Many people once believed that economic development and the growth of a middle class in China would be accompanied by progress in human rights. But by the logic of the Chinese government, economic development was built on the suppression of human rights, so how can it now abandon this suppression?
In other words, the Chinese government thinks: “We’ve only done so well because we’ve been so bad. If we hadn’t been so bad, things wouldn’t be so good.”
Your generation’s experience of the Cultural Revolution fostered the emergence of politically liberal ideas in China. Could remembrance of the Cultural Revolution contribute to the development of liberalism and political change today?
A sensitive topic such as the Cultural Revolution should become less sensitive with the passage of time, and the authorities should be expected to gradually relax restrictions on discussion of the Cultural Revolution. But the reality is just the opposite: The authorities are controlling discussion of the Cultural Revolution even more harshly than they did 10 or 20 years ago. Xi Jinping wants to revive the personality cult and dictatorship of that era, so he’s particularly unwilling for people to reflect on the Cultural Revolution.

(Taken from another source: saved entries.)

`config.mk`:
```
export PLATFORM = sky130hd
export DESIGN_NAME = clint_trap_ctrl_flat
export DESIGN_NICKNAME = d
export VERILOG_FILES = /design/src/rtl/clint_trap_ctrl_if.sv /design/src/rtl/clint_trap_ctrl.sv /design/src/flat_wrapper.sv
export SDC_FILE = /design/constraint.sdc
export NUM_CORES = 1
export LEC_CHECK = 0
export CAP_MARGIN = 20
export CORE_AREA = 2 2 159 161
export CTS_BUF_LIST = sky130_fd_sc_hd__clkbuf_4
export DETAILED_ROUTE_END_ITERATION = 10
export DIE_AREA = 0 0 161 163
export PLACE_DENSITY = 0.63
export SKIP_LAST_GASP = 1
export SLEW_MARGIN = 20
export SYNTH_ARGS = -nofsm -noshare
export SYNTH_HDL_FRONTEND = slang
export SYNTH_SLANG_ARGS = --single-unit
```
`constraint.sdc`:
```
create_clock -name clk -period 5.2 [get_ports clk]
set_input_delay 1.04 -clock clk [delete_from_list [all_inputs] [get_ports clk]]
set_output_delay 1.04 -clock clk [all_outputs]
set_load 0.02 [all_outputs]
```
===== config.mk =====
export PLATFORM = sky130hd
export DESIGN_NAME = bram_port_arbiter
export DESIGN_NICKNAME = d
export VERILOG_FILES = /design/src/rtl/bram_arb_pkg.sv /design/src/rtl/rr_arbiter_2.sv /design/src/rtl/bram_port_arbiter.sv
export SDC_FILE = /design/constraint.sdc
export NUM_CORES = 1
export LEC_CHECK = 0
export CORE_MARGIN = 8
export CORE_UTILIZATION = 25
export CTS_BUF_LIST = sky130_fd_sc_hd__clkbuf_8
export DETAILED_ROUTE_END_ITERATION = 8
export SLEW_MARGIN = 10
export SYNTH_ARGS = -nofsm -noshare
export SYNTH_HDL_FRONTEND = slang
export SYNTH_SLANG_ARGS = --single-unit

===== constraint.sdc =====
create_clock -name clk -period 2.45 [get_ports clk]
set_input_delay 0.245 -clock clk [delete_from_list [all_inputs] [get_ports clk]]
set_output_delay 0.245 -clock clk [all_outputs]
set_load 0.03 [all_outputs]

Half a century has passed since the Cultural Revolution was set in motion, and the “young militants” of that time are entering their twilight years. As the authorities continue to suppress discussion of the Cultural Revolution, the average person, especially the young, has only the vaguest impression of that time. Throw in the events and changes China has experienced in recent decades, and the collective experience of the Cultural Revolution has become less of a force for promoting China’s liberalization. Even so, we have to keep at it.
It is a lack of freedom that allows us to understand what freedom is. It is in ourselves that we discover why people have been willing to risk so much for freedom. Taking a further step toward joint action, we discover that we are not alone and that our voices can resonate far and wide. We don’t start out believing that an unseen force guarantees freedom’s victory, but we fight for it all the same.